# 1" of snow, to plow or not to plow?



## trqjnky (Nov 12, 2009)

Alright, say you get 1 inch of snow. Accounts have 2" trigger. But its going to be below freeing and cloudy for the next week. 

Do you plow to help it melt or let it get packed down and stay there because it wasn't two inches?


----------



## bln (Feb 12, 2004)

I have had this situation happen before. I contacted the property mananger and we were compensated for the plowing. (The plowing was seasonal and the salting was per app.) Don't plow it unless you know your going to get paid or else they will expect each time. If your plowing is per push then yes go ahead and plow. Bill for it, if they complain take it off and make up for it later.


----------



## m_falafel (Jul 27, 2010)

What the guy before me said is pretty good. Also, if it's a seasonal, well for me it depends if it's a commercial account or a resi. If it's a resi I only plow when we get the amount written on the contract, if it's commercial I plow almost whenever there's an accumulation.


----------



## peterng (Apr 13, 2006)

that's really interesting. I wrote a 1" trigger into my contracts and I know now the first thing I will do is have 2 levels of seasonal next year, 1" & 2" 
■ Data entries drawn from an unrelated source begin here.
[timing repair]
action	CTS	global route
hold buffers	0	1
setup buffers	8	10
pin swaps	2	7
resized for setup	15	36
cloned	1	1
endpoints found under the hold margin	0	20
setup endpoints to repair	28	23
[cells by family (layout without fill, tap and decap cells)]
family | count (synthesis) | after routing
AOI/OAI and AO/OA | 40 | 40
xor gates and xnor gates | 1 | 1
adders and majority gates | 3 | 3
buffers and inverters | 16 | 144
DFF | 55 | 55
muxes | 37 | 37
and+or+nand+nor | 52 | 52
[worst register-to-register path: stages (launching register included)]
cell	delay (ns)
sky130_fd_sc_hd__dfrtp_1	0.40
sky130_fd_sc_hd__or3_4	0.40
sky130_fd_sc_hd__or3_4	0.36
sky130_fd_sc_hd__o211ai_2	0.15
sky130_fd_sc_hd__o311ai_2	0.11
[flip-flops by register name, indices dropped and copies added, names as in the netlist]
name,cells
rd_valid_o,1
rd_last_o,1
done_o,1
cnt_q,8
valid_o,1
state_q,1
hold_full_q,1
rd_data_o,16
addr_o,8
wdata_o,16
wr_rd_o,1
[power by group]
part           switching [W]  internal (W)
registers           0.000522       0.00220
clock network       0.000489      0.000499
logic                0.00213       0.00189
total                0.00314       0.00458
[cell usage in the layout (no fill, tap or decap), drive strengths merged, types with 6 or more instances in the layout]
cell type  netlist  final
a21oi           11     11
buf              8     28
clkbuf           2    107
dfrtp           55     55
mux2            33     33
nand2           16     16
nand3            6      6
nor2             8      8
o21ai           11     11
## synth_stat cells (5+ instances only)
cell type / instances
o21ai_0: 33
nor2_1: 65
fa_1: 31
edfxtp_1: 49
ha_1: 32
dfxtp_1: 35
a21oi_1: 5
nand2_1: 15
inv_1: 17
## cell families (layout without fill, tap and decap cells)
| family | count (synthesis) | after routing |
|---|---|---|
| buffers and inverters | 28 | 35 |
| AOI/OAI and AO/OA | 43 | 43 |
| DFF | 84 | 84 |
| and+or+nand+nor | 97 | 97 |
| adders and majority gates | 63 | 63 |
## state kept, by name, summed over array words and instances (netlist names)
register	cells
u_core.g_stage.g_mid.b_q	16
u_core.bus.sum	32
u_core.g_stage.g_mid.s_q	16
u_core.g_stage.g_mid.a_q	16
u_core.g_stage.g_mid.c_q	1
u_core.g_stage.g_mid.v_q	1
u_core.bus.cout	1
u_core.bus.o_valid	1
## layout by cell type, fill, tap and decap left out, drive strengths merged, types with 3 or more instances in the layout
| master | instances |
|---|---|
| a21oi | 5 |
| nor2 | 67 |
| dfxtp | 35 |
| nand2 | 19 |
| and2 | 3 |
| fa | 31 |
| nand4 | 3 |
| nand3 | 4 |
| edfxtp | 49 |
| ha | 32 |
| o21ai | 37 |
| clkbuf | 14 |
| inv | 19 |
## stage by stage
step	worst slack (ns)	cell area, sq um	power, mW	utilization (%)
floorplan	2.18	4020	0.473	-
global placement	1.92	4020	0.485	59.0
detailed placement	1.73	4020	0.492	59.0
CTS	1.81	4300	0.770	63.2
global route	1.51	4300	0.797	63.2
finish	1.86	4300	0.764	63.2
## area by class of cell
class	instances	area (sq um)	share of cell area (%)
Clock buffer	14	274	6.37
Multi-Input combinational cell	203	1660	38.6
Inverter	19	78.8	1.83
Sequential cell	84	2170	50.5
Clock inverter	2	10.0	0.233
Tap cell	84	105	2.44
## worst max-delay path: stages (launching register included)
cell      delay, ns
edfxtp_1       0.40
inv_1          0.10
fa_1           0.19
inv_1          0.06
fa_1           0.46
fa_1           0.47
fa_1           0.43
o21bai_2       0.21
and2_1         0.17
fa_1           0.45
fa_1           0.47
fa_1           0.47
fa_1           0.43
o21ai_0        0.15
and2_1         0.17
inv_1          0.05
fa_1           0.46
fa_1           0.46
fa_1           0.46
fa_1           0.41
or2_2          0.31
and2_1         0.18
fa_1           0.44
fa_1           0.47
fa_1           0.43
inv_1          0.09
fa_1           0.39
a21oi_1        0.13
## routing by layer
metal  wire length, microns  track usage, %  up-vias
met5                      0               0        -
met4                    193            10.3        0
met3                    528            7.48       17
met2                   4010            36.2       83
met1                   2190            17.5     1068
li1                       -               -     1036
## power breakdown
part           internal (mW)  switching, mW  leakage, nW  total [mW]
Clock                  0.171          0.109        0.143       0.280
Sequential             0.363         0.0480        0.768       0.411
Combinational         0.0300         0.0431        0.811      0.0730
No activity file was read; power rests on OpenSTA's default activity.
2" ends up with 15 visits per year on avg up here, 1" ends up with 30 visits

1" gives some damn nice clean driveways though.
Pete


----------



## wideout (Nov 18, 2009)

with an inch or less here we just put down salt and let that burn it off


----------



## Lawn Rover (Aug 16, 2009)

wideout;1156381 said:


> with an inch or less here we just put down salt and let that burn it off


+1 definitely salt it.


----------



## MahonLawnCare (Nov 18, 2007)

i agree with the notion of plowing if it's per time and salt if its seasonal. that's what i always do.


----------



## got-h2o (Sep 26, 2008)

Depends how wet it is. We have a light inch dropping as we speak. I hope/plan to just salt it. A wetter 1" of snow around here would need pushing.


----------



## basher (Nov 13, 2004)

We had an inch yesterday, salter made it go away


----------



## dforbes (Jan 14, 2005)

I would talk to each customer, explain the situation and let them decide, If they are willing to pay for it then do it. If not let it go. A 2 inch trigger is just that, you show up at 2 inches. If you are going to change it all the time, then you don't need a trigger.


----------



## Mdirrigation (Dec 12, 2003)

ok , you have a 2 inch trigger , and it snows 1 inch , and tomorrow it snows another inch and the next day an inch more . Put in your contract that plowing can occur at the contractors discression , based on predicted weather forecasts. We just got an inch we plowed and salted , this morning lots were black, those that didnt , those lots were ice. error on the side of caution


----------



## ericklinehamer4 (Nov 3, 2010)

It ALWAYS pays off to scrape off 1" first. You will use FAR less salt to end up with the same clean lot. Obviously, this may vary from account to account (size of lot, difficulty of plowing, wording of actual contract, etc.) but if your true concern is quality of work and satisfaction of customers---plowing off what you sensibly can before salting is always the way to go!


----------



## wideout (Nov 18, 2009)

My customers would not be happy at all if they seen I plowed a little 1 inch snow but the salt they understand and are ok with and my lots are clean and my customers are happy. They don't feel like I'm just trying to hose them but they are taken care of and as long as they are happy that's all that matters so you should really just sit down and talk to who is in charge of the place to see what they want


----------



## ericklinehamer4 (Nov 3, 2010)

I see what you're saying Wideout but this is how I look at it: Conserving materials benefits BOTH the customer and the contractor. The less salt I use, the less overhead I have which allows me to keep my price low. Also, the less salt I use on a given lot means reduced corrosion and pavement breakdown which can stretch lot maintenance dollars. Additionally, the green footprint (which as we all know is much more important these days than ever before) is significantly reduced when we responsibly manage the amount of salt we all use. Just sayin... ;-)


----------



## wideout (Nov 18, 2009)

I know what your saying but unfortunately for the most part the only green these companies care about especially right now is the green in there pocket they don't worry about the concrete and other small things now! I buy the most eco friendly ice melt I can that is still at a reasonable price it says it won't harm concrete or vegetation but who knows for sure.


----------



## brianbrich1 (Dec 3, 2010)

Salt one inch or less...if the sun comes out it really goes away!!!


----------



## basher (Nov 13, 2004)

ericklinehamer4;1156843 said:


> It ALWAYS pays off to scrape off 1" first. You will use FAR less salt to end up with the same clean lot. Obviously, this may vary from account to account (size of lot, difficulty of plowing, wording of actual contract, etc.) but if your true concern is quality of work and satisfaction of customers---plowing off what you sensibly can before salting is always the way to go!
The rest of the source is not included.